INSTRUCTIONS TO FOLLOW → Of the lines listed below, return exactly those that run from the line containing "export IMPL_drive_gt1_frac=0.525" through the line containing "export IMPL_synth_distinct_cells=51", both included.

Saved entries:
• • • • • • •

<file path="src/design/mlfq_pkg.sv">
`timescale 1ns / 1ps
package mlfq_pkg;
   typedef enum logic [2:0] {
      OP_TICK = 3'd0, OP_ALLOC = 3'd1, OP_RUNNABLE = 3'd2,
      OP_BLOCK = 3'd3, OP_FREE = 3'd4, OP_PICK = 3'd5
   } op_type;

   typedef enum logic [1:0] {
      ST_UNUSED = 2'd0, ST_USED = 2'd1, ST_RUNNABLE = 2'd2, ST_RUNNING = 2'd3
   } status_type;

   typedef enum logic [1:0] {
      CSR_SLICE0 = 2'd0, CSR_SLICE1 = 2'd1, CSR_SLICE2 = 2'd2, CSR_BOOST = 2'd3
   } csr_type;

   typedef enum logic [1:0] {S_IDLE, S_SCAN, S_RESP} state_type;

   localparam logic [1:0] TOP_LEVEL = 2'd2;

   typedef struct packed {
      status_type  status;
      logic [1:0]  level;
      logic [7:0]  ticks;
      logic [63:0] stamp;
   } entry_type;

   // command to the head logic while a scan runs
   typedef struct packed {
      logic        active;
      logic [2:0]  op;
      logic        boost;
      logic [7:0]  slice0;
      logic [7:0]  slice1;
      logic [7:0]  slice2;
      logic        pick_hit;
      logic        alloc_hit;
   } ctl_type;
endpackage

</file>
<file path="src/design/mlfq_head.sv">
`timescale 1ns / 1ps
// acts on the entry leaving the row head before it re-enters the tail
module mlfq_head (
   input  mlfq_pkg::ctl_type    ctl,
   input  logic                 is_target,
   input  logic                 advance_req,
   input  logic [63:0]          stamp_now,
   input  mlfq_pkg::entry_type  entry_cur,
   output mlfq_pkg::entry_type  entry_next,
   output logic                 take_stamp,
   output logic                 yield_hit,
   output logic [1:0]           lvl_out,
   output logic [7:0]           rem_out
);
   logic [7:0] slice;
   logic [8:0] t;

   always_comb begin
      entry_next = entry_cur;
      take_stamp = 1'b0;
      yield_hit  = 1'b0;
      lvl_out    = '0;
      rem_out    = '0;
      unique case (entry_cur.level)
         2'd0:    slice = ctl.slice0;
         2'd1:    slice = ctl.slice1;
         default: slice = ctl.slice2;
      endcase
      t = {1'b0, entry_cur.ticks} + ((entry_cur.ticks == 8'hff) ? 9'd0 : 9'd1);
      if (ctl.active) begin
         if (ctl.boost && entry_cur.status != mlfq_pkg::ST_UNUSED) begin
            entry_next.level = '0;
            entry_next.ticks = '0;
            if (entry_cur.status == mlfq_pkg::ST_RUNNABLE) begin
               entry_next.stamp = stamp_now;
               take_stamp = 1'b1;
            end
         end
         case (ctl.op)
            mlfq_pkg::OP_TICK: begin
               if (is_target && advance_req
                   && entry_cur.status == mlfq_pkg::ST_RUNNING) begin
                  entry_next.ticks = t[7:0];
                  lvl_out = (entry_cur.level > mlfq_pkg::TOP_LEVEL) ?
                            mlfq_pkg::TOP_LEVEL : entry_cur.level;
                  rem_out = ({1'b0, slice} > t) ? 8'({1'b0, slice} - t) : 8'd0;
                  if (t >= {1'b0, slice}) begin
                     entry_next.level = (entry_cur.level < mlfq_pkg::TOP_LEVEL) ?
                                        entry_cur.level + 2'd1 : mlfq_pkg::TOP_LEVEL;
                     entry_next.ticks = '0;
                     entry_next.stamp = stamp_now;
                     take_stamp = 1'b1;
                     yield_hit  = 1'b1;
                  end
               end
            end
            mlfq_pkg::OP_ALLOC: begin
               if (ctl.alloc_hit) begin
                  entry_next.status = mlfq_pkg::ST_USED;
                  entry_next.level  = '0;
                  entry_next.ticks  = '0;
                  entry_next.stamp  = stamp_now;
                  take_stamp = 1'b1;
               end
            end
            mlfq_pkg::OP_RUNNABLE: begin
               if (is_target && entry_cur.status != mlfq_pkg::ST_UNUSED) begin
                  entry_next.status = mlfq_pkg::ST_RUNNABLE;
                  entry_next.ticks  = '0;
                  entry_next.stamp  = stamp_now;
                  take_stamp = 1'b1;
               end
            end
            mlfq_pkg::OP_BLOCK: begin
               if (is_target && entry_cur.status != mlfq_pkg::ST_UNUSED)
                  entry_next.status = mlfq_pkg::ST_USED;
            end
            mlfq_pkg::OP_FREE: begin
               if (is_target) entry_next = '0;
            end
            mlfq_pkg::OP_PICK: begin
               if (ctl.pick_hit) entry_next.status = mlfq_pkg::ST_RUNNING;
            end
            default: ;
         endcase
      end
   end
endmodule

</file>
<file path="config.mk">
export PLATFORM = sky130hd
export DESIGN_NAME = mlfq_head
export DESIGN_NICKNAME = d
export VERILOG_FILES = /design/src/design/mlfq_pkg.sv /design/src/design/mlfq_head.sv
export SDC_FILE = /design/constraint.sdc
export NUM_CORES = 1
export LEC_CHECK = 0
export ABC_CLOCK_PERIOD_IN_PS = 4700
export BUFFER_PORTS_ARGS = -buffer_cell sky130_fd_sc_hd__buf_2
export CAP_MARGIN = 15
export CORE_AREA = 2 2 100 102
export DETAILED_ROUTE_END_ITERATION = 10
export DIE_AREA = 0 0 102 104
export MAX_ROUTING_LAYER = met4
export PLACE_DENSITY = 0.61
export SYNTH_ARGS = -nofsm -noshare
export SYNTH_HDL_FRONTEND = slang
export SYNTH_SLANG_ARGS = --single-unit
</file>
<file path="constraint.sdc">
create_clock -name vclk -period 4.7
set_input_delay 0.47 -clock vclk [all_inputs]
set_output_delay 0.47 -clock vclk [all_outputs]
set_load 0.01 [all_outputs]
</file>
==> impl_metrics.env <==
export IMPL_ir_drop_mv=0.0596
export IMPL_avgRoutedWirePerCell_um=16.4
export IMPL_stdcell_count=673
export IMPL_final_antenna_net_count=0
export IMPL_hold_depth=3
export IMPL_dp_cells=663
export IMPL_num_rows=36
export IMPL_antenna_found_initial=7
export IMPL_dpl_cell_area_um2=3450
export IMPL_slew_headroom=0.635
export IMPL_fin_area_um2=3530
export IMPL_drive_gt1_frac=0.525
export IMPL_gp_congestion=0.990
export IMPL_synth_net_count=477
export IMPL_status="finished clean"
export IMPL_register_area_um2=0
export IMPL_synthTopCellsByArea="a22o_1 (27%), ha_1 (10%), nor2_1 (4.0%), mux2i_1 (3.9%), buf_6 (3.8%)"
export IMPL_die_h_um=104
export IMPL_via_per_inst=4.82
export IMPL_vias=3245
export IMPL_dr_wl_met2_mm=5.34
export IMPL_dp_hpwl_mm=9.31
export IMPL_syn_cell_area_um2=2080
export IMPL_grt_pass1_wl_mm=16.2
export IMPL_cts_hold_buf=0
export IMPL_drc=0
export IMPL_io_pins=261
export IMPL_grt_overflow=0
export IMPL_total_leakage_power_nw=1.93
export IMPL_synthTopCellsByCount="a22o_1 (64), nor2_1 (22), nand2_1 (20), inv_1 (18), ha_1 (17)"
export IMPL_grt_pass1_vias=3079
export IMPL_first_pass_iters=6
export IMPL_netlist_instances=286
export IMPL_rsz0062_at_grt="no"
export IMPL_hold_start="stamp_now[40]"
export IMPL_core_area_um2=9550
export IMPL_synth_distinct_cells=51
export IMPL_yosysWarnings=0
export IMPL_finalSetupViolations=0
export IMPL_end_kind="output pin"
export IMPL_post_route_period_util=0.944
export IMPL_fin_nets=726
export IMPL_finalPower_uw=429
export IMPL_hp_class="primary input to output pin"
export IMPL_initial_utilization=0.218
export IMPL_min_to="entry_next[40]"
export IMPL_critPathArrivalTime_ns=3.97
export IMPL_final_fill_count=1060
export IMPL_min_period_ns=4.44
export IMPL_wl_mm=11.0
export IMPL_dieArea_um2=10600
export IMPL_synth_top_area_cell="a22o_1"
export IMPL_track_usage=0.195
export IMPL_clock_buffers=0
export IMPL_pwr_density_cell_nw_per_um2=122
export IMPL_path_class="primary input to output pin"
export IMPL_route_layer_met1_wl_mm=4.47
export IMPL_highest_layer="met4"
export IMPL_hold_viol_final=0
export IMPL_grt_max_degree=43
export IMPL_required_ns=4.23
export IMPL_synthMostInstantiatedCell="a22o_1"
export IMPL_die_w_um=102
export IMPL_slew_viol_final=0
export IMPL_worstPathMaxFanout=42
export IMPL_drtIter0Drc=123
export IMPL_netlist_area_leader_share=0.270
export IMPL_n_sequential_cell=0
export IMPL_fmax_mhz=225
export IMPL_tns_ns=0
export IMPL_cap_violations=0
export IMPL_multi_input_area_um2=1890
export IMPL_area_growth_pct=69.8
export IMPL_ys_seq_area_frac=0
export IMPL_syn_mean_instance_area_um2=7.26
export IMPL_dr_wl_met3_mm=1.13
export IMPL_worst_slew_pin_transition_ns=0.544
export IMPL_port_buffers=261
export IMPL_cp_start_kind="primary input"
export IMPL_fin_util=0.369
## cell usage in the layout, fill, tap and decap left out, types with 2 or more instances in the layout
cell,synthesis,final
a32o_1,2,2
o21ai_1,3,3
o21bai_1,2,2
nand4_1,3,3
xnor2_1,5,5
a22o_1,64,64
nor2b_1,6,6
nand3_1,12,12
o21ai_0,13,13
a2bb2oi_1,2,2
xor2_1,7,6
nor3_1,4,4
o221ai_1,2,2
o2bb2ai_1,6,6
a21oi_1,12,12
diode_2,0,7
a2bb2oi_4,1,2
inv_1,18,18
o211ai_1,2,2
buf_2,8,261
nor2_1,22,22
a22oi_1,2,2
ha_1,17,17
buf_4,3,6
a31oi_1,2,2
nand2b_1,3,3
or3_1,2,2
nand2_1,20,20
mux2i_1,8,8
and3_1,2,2
## metrics by stage
stage / setup slack (ns) / hold WS (ns)
global placement: 0.119 / 1.24
detailed placement: -0.0519 / 1.24
global route: 0.0159 / 1.25
finish: 0.261 / 1.23
floorplan: 0.852 / 1.07
CTS: 0.0874 / 1.24
## power breakdown
part / internal, mW / switching (mW)
registers: 0 / 0
logic: 0.209 / 0.220
clock network: 0.000000200 / 0
## how the worst max path moves through the flow
stage                                end          start  slack (ns)  depth (start not counted)
after floorplan           entry_next[10]  entry_cur[66]        0.85                         17
after CTS                 entry_next[48]  entry_cur[67]        0.09                         17
final                     entry_next[50]  entry_cur[67]        0.26                         18
after global placement    entry_next[48]  entry_cur[67]        0.12                         17
after global routing      entry_next[48]  entry_cur[67]        0.02                         18
after detailed placement  entry_next[48]  entry_cur[67]       -0.05                         17
## kinds of logic (layout without fill, tap and decap cells)
group / Yosys count / after routing / synth area share
simple gates: 85 / 85 / 0.216
other cells: 0 / 7 / 0
fa+ha+maj: 19 / 19 / 0.117
buf+inv: 42 / 288 / 0.111
mux: 8 / 8 / 0.0386
compound gates: 120 / 121 / 0.467
xor+xnor: 12 / 12 / 0.0506
## final cells by class
cell class | instances | share of cell area
inverter | 19 | 0.0202
timing repair buffer | 269 | 0.393
tap | 133 | 0.0472
antenna | 7 | 0.00497
multi-input combinational | 245 | 0.535
## routing by layer
metal | global-route usage | up-vias
li1 | - | 1607
met5 | - | -
met4 | 0.0114 | 0
met1 | 0.223 | 1467
met3 | 0.0659 | 6
met2 | 0.345 | 165
## worst max-delay path, cell delays in order
cell	delay, ns
buf_2	0.13
and4_4	0.26
and3_1	0.16
nand3_1	0.08
ha_1	0.23
ha_1	0.28
nand3_1	0.13
xor2_1	0.26
ha_1	0.33
nand3_1	0.12
o21bai_1	0.12
a31oi_1	0.15
nor3_4	0.33
buf_4	0.25
o2bb2ai_4	0.08
buf_8	0.19
a22o_1	0.22
buf_2	0.15
## timing repair
action                     4_1_cts  5_1_grt
gates cloned                     1        0
gates resized for setup          1        4
pin swaps                        1        1
buffers inserted                 0        2
setup endpoints to repair       35       57
Note: power is estimated with default switching activity, not from simulation.
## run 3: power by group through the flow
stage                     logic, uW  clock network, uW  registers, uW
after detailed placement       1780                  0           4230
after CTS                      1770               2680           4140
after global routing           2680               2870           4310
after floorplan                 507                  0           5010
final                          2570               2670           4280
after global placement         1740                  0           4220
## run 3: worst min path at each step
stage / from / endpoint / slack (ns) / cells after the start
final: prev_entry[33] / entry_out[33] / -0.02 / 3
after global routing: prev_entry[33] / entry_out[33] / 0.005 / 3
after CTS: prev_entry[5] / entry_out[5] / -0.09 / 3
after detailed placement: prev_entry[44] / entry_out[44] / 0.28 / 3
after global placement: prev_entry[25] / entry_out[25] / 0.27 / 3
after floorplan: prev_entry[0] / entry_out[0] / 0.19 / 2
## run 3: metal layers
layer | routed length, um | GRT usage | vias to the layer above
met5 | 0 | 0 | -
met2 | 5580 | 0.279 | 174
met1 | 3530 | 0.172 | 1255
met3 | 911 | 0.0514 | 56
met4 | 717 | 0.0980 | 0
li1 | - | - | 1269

• • • • • • •

TASK RESULT →
export IMPL_drive_gt1_frac=0.525
export IMPL_gp_congestion=0.990
export IMPL_synth_net_count=477
export IMPL_status="finished clean"
export IMPL_register_area_um2=0
export IMPL_synthTopCellsByArea="a22o_1 (27%), ha_1 (10%), nor2_1 (4.0%), mux2i_1 (3.9%), buf_6 (3.8%)"
export IMPL_die_h_um=104
export IMPL_via_per_inst=4.82
export IMPL_vias=3245
export IMPL_dr_wl_met2_mm=5.34
export IMPL_dp_hpwl_mm=9.31
export IMPL_syn_cell_area_um2=2080
export IMPL_grt_pass1_wl_mm=16.2
export IMPL_cts_hold_buf=0
export IMPL_drc=0
export IMPL_io_pins=261
export IMPL_grt_overflow=0
export IMPL_total_leakage_power_nw=1.93
export IMPL_synthTopCellsByCount="a22o_1 (64), nor2_1 (22), nand2_1 (20), inv_1 (18), ha_1 (17)"
export IMPL_grt_pass1_vias=3079
export IMPL_first_pass_iters=6
export IMPL_netlist_instances=286
export IMPL_rsz0062_at_grt="no"
export IMPL_hold_start="stamp_now[40]"
export IMPL_core_area_um2=9550
export IMPL_synth_distinct_cells=51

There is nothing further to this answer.